Measuring the relationship between electricity and weight
This relationship between electricity and weight is measured by something called Planck's constant, denoted by h. However, owing to h being an extremely small number, British physicist Dr. Bryan Kibble created a set of super-accurate scales in 2015 to help measure h with accuracy. The 'Kibble balance' as it is known, works like a beam balance, but has a weight on one side and an electromagnet on the other.
Precise measuring techniques have allowed for the calculation of h
With an electromagnet on one side, and a weight on the other, the Kibble balance can be used to determine how much electrical current corresponds to the weight - electrical current is increased till the two sides are perfectly balanced. By measuring the current running through the electromagnet with incredible precision, scientists have now been able to calculate h with a error margin of 0.000001%, thereby paving way for precisely measuring the mass of an object in terms of electromagnetic force.
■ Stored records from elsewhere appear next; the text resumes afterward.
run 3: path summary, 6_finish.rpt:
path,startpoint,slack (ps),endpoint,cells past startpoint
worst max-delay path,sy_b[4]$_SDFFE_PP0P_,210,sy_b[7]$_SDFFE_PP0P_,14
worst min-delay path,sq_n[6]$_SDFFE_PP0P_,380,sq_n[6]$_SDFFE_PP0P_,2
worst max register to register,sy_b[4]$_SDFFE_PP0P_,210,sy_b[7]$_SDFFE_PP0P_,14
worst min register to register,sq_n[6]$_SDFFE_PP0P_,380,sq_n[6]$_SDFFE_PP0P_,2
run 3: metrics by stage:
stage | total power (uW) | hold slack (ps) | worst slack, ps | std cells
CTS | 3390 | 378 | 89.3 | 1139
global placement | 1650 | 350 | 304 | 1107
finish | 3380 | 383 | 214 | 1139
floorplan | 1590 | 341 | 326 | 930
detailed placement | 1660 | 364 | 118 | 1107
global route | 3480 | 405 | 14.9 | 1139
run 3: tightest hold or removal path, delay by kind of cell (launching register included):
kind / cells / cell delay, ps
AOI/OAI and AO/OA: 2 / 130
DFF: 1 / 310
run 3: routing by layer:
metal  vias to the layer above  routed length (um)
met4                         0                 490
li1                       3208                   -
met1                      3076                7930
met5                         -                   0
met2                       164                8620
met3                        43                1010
<file path="config.mk">
export PLATFORM = sky130hd
export DESIGN_NAME = operand_align
export DESIGN_NICKNAME = d
export VERILOG_FILES = /design/src/rtl/operand_align.sv
export SDC_FILE = /design/constraint.sdc
export NUM_CORES = 1
export LEC_CHECK = 0
export CELL_PAD_IN_SITES_DETAIL_PLACEMENT = 0
export CELL_PAD_IN_SITES_GLOBAL_PLACEMENT = 1
export CORE_ASPECT_RATIO = 1.5
export CORE_MARGIN = 4
export CORE_UTILIZATION = 30
export CTS_CLUSTER_SIZE = 25
export DETAILED_ROUTE_END_ITERATION = 7
export PLACE_DENSITY_LB_ADDON = 0.1
export SYNTH_ARGS = -nofsm -noshare
export SYNTH_HDL_FRONTEND = slang
export SYNTH_SLANG_ARGS = --single-unit
</file>
<file path="constraint.sdc">
create_clock -name clk -period 3.63 [get_ports clk]
set_input_delay 0.726 -clock clk [delete_from_list [all_inputs] [get_ports clk]]
set_output_delay 0.726 -clock clk [all_outputs]
set_load 0.05 [all_outputs]
</file>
De kleine h has replaced the Le Grand K
With an accurate measurement of h now possible, "die kleine h" or the little h has now replaced Le Grand K as the definition of a kilogram. The advantage? Instead of being defined by a physical object that is bound to deteriorate, the kilogram has now been defined in terms of a fundamental constant, or an "invariant of nature".
How the change in definition affects the world
The new definition will go into effect from May 20, 2019. While it won't make any difference to how you measure a kilogram of flour or vegetables you buy from the market, it will make a world of a difference when it comes to manufacturing drugs, crafting scientific instrumentation, and pretty much any pursuit that requires incredible precision in the measurement of mass.